FEATURE STORY

Latin America: Finding the formula for economic success in the classroom

October 6, 2011


SANTO DOMINGO, October 6, 2011 – Students across the Dominican Republic are becoming increasing apt at solving a formula that seems to encapsulate economic success for individuals and countries as well.

Such formula boils down to: education+innovation=competitiveness.

It is being taught across many schools, universities and technical institutions in the country as public and private sectors recognize that the region lags in competitiveness, and that it is the only way for individuals and societies to prosper in an increasingly global and volatile world.

On the day a regional gathering on competitiveness gets in full swing, hundreds of government and business leaders will reflect on how to make that formula more easily available to people in the region as the only sensible response to maintain a sustainable development path. The 5th Competitiveness Forum of the Americas is addressing the region’s education gap –not so much access to but quality of education-- which remains Latin America’s largest challenge to achieve long-term prosperity.

Study after study indicate that while emerging Asian economies can sustain an annual growth rate of 6-9 percent without overheating, in most of LAC the projected long-term non-inflationary growth rates don’t exceed the 5 percent mark. In order to maintain high growth and inclusive rates the region must address its education, infrastructure and innovation gaps.

However, education is the most important factor in determining the degree of competitiveness of an economy said World Bank Managing Director, Sri Mulyani Indrawati, while addressing the forum.

She went on to say that education in the region is a success story in terms of access: all students finish elementary school and enrolment rates are nearing 90 percent, with higher education enrolment almost doubling in the last decade, Indrawati said. But with more widespread access to education, its quality has now become a tall order, she noted. “Student achievement in the region is not on a par with similar income countries,”said Indrawati while noting that the best performing Latin American countries in the 64-country PISA exam is Chile which comes in the 43rd place.
Latin America: trying to find the formula for economic success in the classroom LAC countries are not resting on their laurels, though, and have been trying to improve education quality by introducing changes, some of them cutting-edge, to curricula. To make schools competitive the Dominican Republic has enlisted the real-life experience of private sector companies whose CEOs, managers, and regular employees have been injecting their own first-hand job market experience into outdated teaching content and methods, says education consultant Aida Consuelo Hernandez.
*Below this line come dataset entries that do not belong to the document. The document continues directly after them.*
Source: an optimization exercise on an open RTL-to-GDS flow (aim: small area, a short achievable clock period and few clock cycles per item). Production flows keep margins and buffers that such runs may drop.
In this exercise RTL edits were held to simulation tests only and were not proved equivalent to the original.

// rs_group_codec
module rs_group_codec (
    input  wire         clk,
    input  wire         rst_n,         
    input  wire         in_valid,
    output wire         in_ready,
    input  wire         in_op,         
    input  wire [255:0] in_data,
    input  wire [23:0]  in_check,      
    input  wire [31:0]  in_addr,       
    output reg          out_valid,
    input  wire         out_ready,
    output wire [255:0] out_data,
    output wire [23:0]  out_check,
    output wire [1:0]   out_status,
    output wire [5:0]   out_pos
);
export LEC_CHECK = 0
export CAP_MARGIN = 20
export CORE_AREA = 5 5 235 235
export DIE_AREA = 0 0 240 240
export PLACE_DENSITY = 0.65
export SLEW_MARGIN = 20
create_clock -name core_clock -period 15.0 [get_ports {clk}]
standard.sh (not shown) runs the stock make flow with config.mk's settings and CLKGATE_MAP_FILE= SYNTH_SCRIPT=/design/flow/synth_recipe.tcl, a recipe that flattens the netlist after the stock synthesis.
==> flow/flow/run.sh <==
#!/bin/bash
set -euo pipefail
MARGIN=$(cat flow/margin.txt)
bash standard.sh \
  "BUFFER_PORTS_ARGS=-buffer_cell sky130_fd_sc_hd__buf_1" \
  "SETUP_SLACK_MARGIN=$MARGIN" \
  finish > standard.log 2>&1
==> flow/flow/margin.txt <==
7.5
Testbench counts at the start, summed over its fixed seeds: cycles 9,608, items 9,600.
A good example of this is the close involvement of a regional construction company in a leading tech institute in Santo Domingo. Hernandez says that since pipe maker INCA provided its input into Politecnico Loyola’s curriculum and made capital investments, the institute students are becoming more employable and are making more money than graduates from similar schools.
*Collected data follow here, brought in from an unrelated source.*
Source: an optimization exercise on an open RTL-to-GDS flow (aim: small area, a short achievable clock period and few clock cycles per item). Production flows keep margins and buffers that such runs may drop.
Only the layout flow was run in this run; the RTL was not checked for function there.

File: flow/flow/run.sh
#!/bin/bash
# Layout flow: the standard flow (standard synthesis, floorplan, placement,
# CTS, routing) unchanged, except that timing repair aims for a setup slack of
# SETUP_SLACK_MARGIN ns (from flow/margin) instead of 0 against the 12 ns clock,
# so that the tools size and buffer the design for a shorter period.
set -euo pipefail
MARGIN=$(cat flow/margin)
echo "setup margin $MARGIN" > run.log
bash standard.sh SETUP_SLACK_MARGIN="$MARGIN" finish > standard.log 2>&1
echo "done" >> run.log
File: flow/flow/margin
8
File: flow/standard.sh
#!/bin/bash
# synth_recipe.tcl (not shown) runs the flow's synth.tcl, then flattens the netlist and writes it again
# the make line also repeats each setting of config.mk as NAME=value (left out here)
make -C /OpenROAD-flow-scripts/flow DESIGN_CONFIG=/design/flow/config.mk WORK_HOME=/design/flow/orfs CLKGATE_MAP_FILE= SYNTH_SCRIPT=/design/flow/synth_recipe.tcl "${@:-finish}"
File: flow/config.mk
export PLATFORM = sky130hd
export DESIGN_NAME = aes_core
export DESIGN_NICKNAME = aes_core
export VERILOG_FILES = /design/flow/design.v
export SDC_FILE = /design/flow/constraint.sdc
export NUM_CORES = 8
export LEC_CHECK = 0
export CAP_MARGIN = 30
export CORE_MARGIN = 2
export CORE_UTILIZATION = 50
export GPL_ROUTABILITY_DRIVEN = 0
export SLEW_MARGIN = 30
File: flow/constraint.sdc
create_clock -name core_clock -period 12.0 [get_ports {clk}]
set_input_delay 2.4000 -clock core_clock [delete_from_list [all_inputs] [get_ports {clk}]]
set_output_delay 2.4000 -clock core_clock [all_outputs]
set_load 0.01 [all_outputs]
File: flow/design.v
module aes_sbox_ed_a (
    input  wire [7:0]  a,
    input  wire        dec,
    output wire [17:0] m
);
    wire M1, M2, M3, M4, M5, M6, M7, M8, M9, M10, M11, M12, M13, M14, M15, M16, M17, M18, M19, M20, M21, M22, M23, M24, M25, M26, M27, M28, M29, M30, M31, M32, M33, M34, M35, M36, M37, M38, M39, M40, M41, M42, M43, M44, M45, M46, M47, M48, M49, M50, M51, M52, M53, M54, M55, M56, M57, M58, M59, M60, M61, M62, M63, T1, T2, T3, T4, T5, T6, T7, T8, T9, T10, T11, T12, T13, T14, T15, T16, T17, T18, T19, T20, T21, T22, T23, T24, T25, T26, T27, U0, U1, U2, U3, U4, U5, U6, U7;
    wire [7:0] ai;
    assign ai[0] = ~(a[2] ^ a[5] ^ a[7]);
    assign ai[1] = a[0] ^ a[3] ^ a[6];
    assign ai[2] = ~(a[1] ^ a[4] ^ a[7]);
    assign ai[3] = a[0] ^ a[2] ^ a[5];
    assign ai[4] = a[1] ^ a[3] ^ a[6];
    assign ai[5] = a[2] ^ a[4] ^ a[7];
    assign ai[6] = a[0] ^ a[3] ^ a[5];
    assign ai[7] = a[1] ^ a[4] ^ a[6];
    wire [7:0] u = dec ? ai : a;
    assign U0 = u[7];
    assign U1 = u[6];
    assign U2 = u[5];
    assign U3 = u[4];
    assign U4 = u[3];
    assign U5 = u[2];
    assign U6 = u[1];
    assign U7 = u[0];
    assign T1 = U0 ^ U3;
    assign T2 = U0 ^ U5;
    assign T3 = U0 ^ U6;
    assign T4 = U3 ^ U5;
    assign T5 = U4 ^ U6;
    assign T6 = T1 ^ T5;
    assign T7 = U1 ^ U2;
    assign T8 = U7 ^ T6;
    assign T9 = U7 ^ T7;
    assign T10 = T6 ^ T7;
    assign T11 = U1 ^ U5;
    assign T12 = U2 ^ U5;
    assign T13 = T3 ^ T4;
    assign T14 = T6 ^ T11;
    assign T15 = T5 ^ T11;
    assign T16 = T5 ^ T12;
    assign T17 = T9 ^ T16;
    assign T18 = U3 ^ U7;
    assign T19 = T7 ^ T18;
    assign T20 = T1 ^ T19;
    assign T21 = U6 ^ U7;
    assign T22 = T7 ^ T21;
    assign T23 = T2 ^ T22;
    assign T24 = T2 ^ T10;
    assign T25 = T20 ^ T17;
    assign T26 = T3 ^ T16;
    assign T27 = T1 ^ T12;
    assign M1 = T13 & T6;
    assign M2 = T23 & T8;
    assign M3 = T14 ^ M1;
    assign M4 = T19 & U7;
    assign M5 = M4 ^ M1;
    assign M6 = T3 & T16;
    assign M7 = T22 & T9;
    assign M8 = T26 ^ M6;
    assign M9 = T20 & T17;
    assign M10 = M9 ^ M6;
    assign M11 = T1 & T15;
    assign M12 = T4 & T27;
    assign M13 = M12 ^ M11;
    assign M14 = T2 & T10;
    assign M15 = M14 ^ M11;
    assign M16 = M3 ^ M2;
    assign M17 = M5 ^ T24;
    assign M18 = M8 ^ M7;
    assign M19 = M10 ^ M15;
    assign M20 = M16 ^ M13;
    assign M21 = M17 ^ M15;
    assign M22 = M18 ^ M13;
    assign M23 = M19 ^ T25;
    assign M24 = M22 ^ M23;
    assign M25 = M22 & M20;
    assign M26 = M21 ^ M25;
    assign M27 = M20 ^ M21;
    assign M28 = M23 ^ M25;
    assign M29 = M28 & M27;
    assign M30 = M26 & M24;
    assign M31 = M20 & M23;
    assign M32 = M27 & M31;
    assign M33 = M27 ^ M25;
    assign M34 = M21 & M22;
    assign M35 = M24 & M34;
    assign M36 = M24 ^ M25;
    assign M37 = M21 ^ M29;
    assign M38 = M32 ^ M33;
    assign M39 = M23 ^ M30;
    assign M40 = M35 ^ M36;
    assign M41 = M38 ^ M40;
    assign M42 = M37 ^ M39;
    assign M43 = M37 ^ M38;
    assign M44 = M39 ^ M40;
    assign M45 = M42 ^ M41;
    assign M46 = M44 & T6;
    assign M47 = M40 & T8;
    assign M48 = M39 & U7;
    assign M49 = M43 & T16;
    assign M50 = M38 & T9;
    assign M51 = M37 & T17;
    assign M52 = M42 & T15;
    assign M53 = M45 & T27;
    assign M54 = M41 & T10;
    assign M55 = M44 & T13;
    assign M56 = M40 & T23;
    assign M57 = M39 & T19;
    assign M58 = M43 & T3;
    assign M59 = M38 & T22;
    assign M60 = M37 & T20;
    assign M61 = M42 & T1;
    assign M62 = M45 & T4;
    assign M63 = M41 & T2;
    assign m = {M46, M47, M48, M49, M50, M51, M52, M53, M54, M55, M56, M57, M58, M59, M60, M61, M62, M63};
endmodule
module aes_sbox_ed_b (
    input  wire [17:0] m,
    input  wire        dec,
    input  wire [7:0]  k,
    output wire [7:0]  y
);
    wire L0, L1, L2, L3, L4, L5, L6, L7, L8, L9, L10, L11, L12, L13, L14, L15, L16, L17, L18, L19, L20, L21, L22, L23, L24, L25, L26, L27, L28, L29, M46, M47, M48, M49, M50, M51, M52, M53, M54, M55, M56, M57, M58, M59, M60, M61, M62, M63;
    assign {M46, M47, M48, M49, M50, M51, M52, M53, M54, M55, M56, M57, M58, M59, M60, M61, M62, M63} = m;
    assign L0 = M61 ^ M62;
    assign L1 = M50 ^ M56;
    assign L2 = M46 ^ M48;
    assign L3 = M47 ^ M55;
    assign L4 = M54 ^ M58;
    assign L5 = M49 ^ M61;
    assign L6 = M62 ^ L5;
    assign L7 = M46 ^ L3;
    assign L8 = M51 ^ M59;
    assign L9 = M52 ^ M53;
    assign L10 = M53 ^ L4;
    assign L11 = M60 ^ L2;
    assign L12 = M48 ^ M51;
    assign L13 = M50 ^ L0;
    assign L14 = M52 ^ M61;
    assign L15 = M55 ^ L1;
    assign L16 = M56 ^ L0;
    assign L17 = M57 ^ L1;
    assign L18 = M58 ^ L8;
    assign L19 = M63 ^ L4;
    assign L20 = L0 ^ L1;
    assign L21 = L1 ^ L7;
    assign L22 = L3 ^ L12;
    assign L23 = L18 ^ L2;
    assign L24 = L15 ^ L9;
    assign L25 = L6 ^ L10;
    assign L26 = L7 ^ L9;
    assign L27 = L8 ^ L10;
    assign L28 = L11 ^ L14;
    assign L29 = L11 ^ L17;
    wire [7:0] yf;
    assign yf[7] = L6 ^ L24;
    assign yf[6] = ~(L16 ^ L26);
    assign yf[5] = ~(L19 ^ L28);
    assign yf[4] = L6 ^ L21;
    assign yf[3] = L20 ^ L22;
    assign yf[2] = L25 ^ L29;
    assign yf[1] = ~(L13 ^ L27);
    assign yf[0] = ~(L6 ^ L23);
    wire [7:0] yi = {yf[6:0], yf[7]} ^ {yf[4:0], yf[7:5]} ^ {yf[1:0], yf[7:2]} ^ 8'h05 ^ k;
    assign y = dec ? yi : yf;
endmodule
module aes_sbox_f_a (
    input  wire [7:0]  a,
    output wire [17:0] m
);
    wire M1, M2, M3, M4, M5, M6, M7, M8, M9, M10, M11, M12, M13, M14, M15, M16, M17, M18, M19, M20, M21, M22, M23, M24, M25, M26, M27, M28, M29, M30, M31, M32, M33, M34, M35, M36, M37, M38, M39, M40, M41, M42, M43, M44, M45, M46, M47, M48, M49, M50, M51, M52, M53, M54, M55, M56, M57, M58, M59, M60, M61, M62, M63, T1, T2, T3, T4, T5, T6, T7, T8, T9, T10, T11, T12, T13, T14, T15, T16, T17, T18, T19, T20, T21, T22, T23, T24, T25, T26, T27, U0, U1, U2, U3, U4, U5, U6, U7;
    wire [7:0] u = a;
    assign U0 = u[7];
    assign U1 = u[6];
    assign U2 = u[5];
    assign U3 = u[4];
    assign U4 = u[3];
    assign U5 = u[2];
    assign U6 = u[1];
    assign U7 = u[0];
    assign T1 = U0 ^ U3;
    assign T2 = U0 ^ U5;
    assign T3 = U0 ^ U6;
    assign T4 = U3 ^ U5;
    assign T5 = U4 ^ U6;
    assign T6 = T1 ^ T5;
    assign T7 = U1 ^ U2;
    assign T8 = U7 ^ T6;
    assign T9 = U7 ^ T7;
    assign T10 = T6 ^ T7;
    assign T11 = U1 ^ U5;
    assign T12 = U2 ^ U5;
    assign T13 = T3 ^ T4;
    assign T14 = T6 ^ T11;
    assign T15 = T5 ^ T11;
    assign T16 = T5 ^ T12;
    assign T17 = T9 ^ T16;
    assign T18 = U3 ^ U7;
    assign T19 = T7 ^ T18;
    assign T20 = T1 ^ T19;
    assign T21 = U6 ^ U7;
    assign T22 = T7 ^ T21;
    assign T23 = T2 ^ T22;
    assign T24 = T2 ^ T10;
    assign T25 = T20 ^ T17;
    assign T26 = T3 ^ T16;
    assign T27 = T1 ^ T12;
    assign M1 = T13 & T6;
    assign M2 = T23 & T8;
    assign M3 = T14 ^ M1;
    assign M4 = T19 & U7;
    assign M5 = M4 ^ M1;
    assign M6 = T3 & T16;
    assign M7 = T22 & T9;
    assign M8 = T26 ^ M6;
    assign M9 = T20 & T17;
    assign M10 = M9 ^ M6;
    assign M11 = T1 & T15;
    assign M12 = T4 & T27;
    assign M13 = M12 ^ M11;
    assign M14 = T2 & T10;
    assign M15 = M14 ^ M11;
    assign M16 = M3 ^ M2;
    assign M17 = M5 ^ T24;
    assign M18 = M8 ^ M7;
    assign M19 = M10 ^ M15;
    assign M20 = M16 ^ M13;
    assign M21 = M17 ^ M15;
    assign M22 = M18 ^ M13;
    assign M23 = M19 ^ T25;
    assign M24 = M22 ^ M23;
    assign M25 = M22 & M20;
    assign M26 = M21 ^ M25;
    assign M27 = M20 ^ M21;
    assign M28 = M23 ^ M25;
    assign M29 = M28 & M27;
    assign M30 = M26 & M24;
    assign M31 = M20 & M23;
    assign M32 = M27 & M31;
    assign M33 = M27 ^ M25;
    assign M34 = M21 & M22;
    assign M35 = M24 & M34;
    assign M36 = M24 ^ M25;
    assign M37 = M21 ^ M29;
    assign M38 = M32 ^ M33;
    assign M39 = M23 ^ M30;
    assign M40 = M35 ^ M36;
    assign M41 = M38 ^ M40;
    assign M42 = M37 ^ M39;
    assign M43 = M37 ^ M38;
    assign M44 = M39 ^ M40;
    assign M45 = M42 ^ M41;
    assign M46 = M44 & T6;
    assign M47 = M40 & T8;
    assign M48 = M39 & U7;
    assign M49 = M43 & T16;
    assign M50 = M38 & T9;
    assign M51 = M37 & T17;
    assign M52 = M42 & T15;
    assign M53 = M45 & T27;
    assign M54 = M41 & T10;
    assign M55 = M44 & T13;
    assign M56 = M40 & T23;
    assign M57 = M39 & T19;
    assign M58 = M43 & T3;
    assign M59 = M38 & T22;
    assign M60 = M37 & T20;
    assign M61 = M42 & T1;
    assign M62 = M45 & T4;
    assign M63 = M41 & T2;
    assign m = {M46, M47, M48, M49, M50, M51, M52, M53, M54, M55, M56, M57, M58, M59, M60, M61, M62, M63};
endmodule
“That’s an excellent example of social responsibility by business,” said the education expert who also heads the EDUCA Foundation. Hernandez noted that although significant, these are small steps in the grand scheme of things. “A more coordinated linkage between universities and private sector is needed,” she said.

Innovation Gap

Going back to the competitiveness formula, the innovation part of the equation is also lacking in the region. Research and Development (R&D), the foundation of innovation, is lagging behind in Latin America, in contrast with the rest of the world.

The region spends 1% of GPD in R&D, much less than the global average –for example, Israel spends 4.5% of GDP whereas Finland spends 3.5%. Especially critical is the negligible R&D investments in the services industry which represents around 70% of economic activity and the basis for high-growth rates, said Indrawati. “The region’s services sector shows very little in the way of productivity and innovation in comparison with other middle income regions,” she noted. Indrawati reminded the forum that the region’s Achilles heel continues to be infrastructure, the final bridge to cross to reach full-fledge competitiveness. Infrastructure investment in Latin America is much less than in other emerging regions, she said.
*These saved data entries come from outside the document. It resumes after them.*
From an optimization exercise on the open Yosys and OpenROAD flow, aimed at small area, a short achievable clock period and few clock cycles per item; shortcuts taken in it are not production practice.
Only simulation tests tie the RTL to the original design; equivalence was not proved.

===== config.mk =====
export PLATFORM = sky130hd
export DESIGN_NAME = wave_codec
export DESIGN_NICKNAME = wave_codec
export VERILOG_FILES = /design/flow/design.v
export SDC_FILE = /design/flow/constraint.sdc
export NUM_CORES = 4
export LEC_CHECK = 0
export CAP_MARGIN = 20
export CORE_MARGIN = 2
export CORE_UTILIZATION = 40
export PLACE_DENSITY = 0.6
export SLEW_MARGIN = 20

===== constraint.sdc =====
create_clock -name core_clock -period 12.0 [get_ports {clk}]
set_input_delay 2.4000 -clock core_clock [delete_from_list [all_inputs] [get_ports {clk}]]
set_output_delay 2.4000 -clock core_clock [all_outputs]
set_load 0.01 [all_outputs]

===== design.v =====
module wave_codec (
    input  wire        clk,
    input  wire        rst,         
    input  wire        start,       
    input  wire [7:0]  cfg_q,       
    input  wire        cfg_pred2,   
    input  wire        in_valid,
    output wire        in_ready,
    input  wire [31:0] in_sample,   
    output wire        out_valid,
    input  wire        out_ready,
    output wire [7:0]  out_byte
);
    localparam [1:0] S_IDLE = 2'd0,
                     S_DIV  = 2'd1,
                     S_UPD  = 2'd2,
                     S_EMIT = 2'd3;
    reg [1:0]  state;
    reg [15:0] step;        
    reg        pred2;
    reg signed [32:0] r1, r2;
    reg signed [31:0] x;
    reg signed [34:0] d;    
    reg        neg;         
    reg [34:0] quo;         
    reg [16:0] rem;
    reg [5:0]  cnt;
    reg [35:0] zz;
    wire signed [34:0] r1_w = {{2{r1[32]}}, r1};
    wire signed [34:0] r2_w = {{2{r2[32]}}, r2};
    wire signed [34:0] p    = pred2 ? (r1_w + r1_w - r2_w) : r1_w;
    wire signed [34:0] x_in = {{3{in_sample[31]}}, in_sample};
    wire signed [34:0] d_in = x_in - p;
    wire [34:0] mag_in      = d_in[34] ? -d_in : d_in;
    wire [34:0] num_in      = mag_in + {20'd0, step[15:1]};
    wire [16:0] trial  = {rem[15:0], quo[34]};
    wire        fits   = trial >= {1'b0, step};
    wire [16:0] rem_nx = fits ? trial - {1'b0, step} : trial;
    wire signed [35:0] q_s   = {1'b0, quo};
    wire signed [35:0] k     = (step == 16'd0) ? {d[34], d} : (neg ? -q_s : q_s);
    wire signed [52:0] kstep = k * $signed({1'b0, step});
    wire signed [52:0] r_q   = {{18{p[34]}}, p} + kstep;
    wire signed [32:0] r_new = (step == 16'd0) ? {x[31], x} : r_q[32:0];
    wire [35:0] zz_new       = {k[34:0], 1'b0} ^ {36{k[35]}};
    assign in_ready  = (state == S_IDLE);
    assign out_valid = (state == S_EMIT);
    assign out_byte  = {(zz[35:7] != 29'd0), zz[6:0]};
    always @(posedge clk) begin
        if (rst) begin
            state <= S_IDLE;
        end else begin
            case (state)
                S_IDLE: begin
                    if (start) begin
                        step  <= cfg_q * 16'd1000;
                        pred2 <= cfg_pred2;
                        r1    <= 33'sd0;
                        r2    <= 33'sd0;
                    end else if (in_valid) begin
                        x   <= in_sample;
                        d   <= d_in;
                        neg <= d_in[34];
                        quo <= num_in;
                        rem <= 17'd0;
                        cnt <= 6'd0;
                        state <= (step == 16'd0) ? S_UPD : S_DIV;
                    end
                end
                S_DIV: begin
                    rem <= rem_nx;
                    quo <= {quo[33:0], fits};
                    cnt <= cnt + 6'd1;
                    if (cnt == 6'd34)
                        state <= S_UPD;
                end
                S_UPD: begin
                    zz    <= zz_new;
                    r2    <= r1;
                    r1    <= r_new;
                    state <= S_EMIT;
                end
                S_EMIT: begin
                    if (out_ready) begin
                        zz <= {7'd0, zz[35:7]};
                        if (zz[35:7] == 29'd0)
                            state <= S_IDLE;
                    end
                end
            endcase
        end
    end
endmodule

===== run.sh =====
#!/bin/bash
# synth_recipe.tcl (not shown) runs the flow's synth.tcl, then flattens the netlist and writes it again
# the make line also repeats each setting of config.mk as NAME=value (left out here)
make -C /OpenROAD-flow-scripts/flow DESIGN_CONFIG=/design/flow/config.mk WORK_HOME=/design/flow/orfs CLKGATE_MAP_FILE= SYNTH_SCRIPT=/design/flow/synth_recipe.tcl finish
In the last two decades road systems in the region have been built at a much slower rate than in East Asia. Power capacity, another key infrastructure investment, is 50 percent lower than in Asian Tiger countries.

Dominican students may be increasing apt at solving a formula of economic success, but the next step will depend on their ability to access quality education in order to ensure they are learning the right skills for the jobs of tomorrow.

As part of her visit, Sri Mulyani Indrawati also met with Dominican President Leonel Fernandez to discuss the Bank's ongoing support to his government's development agenda.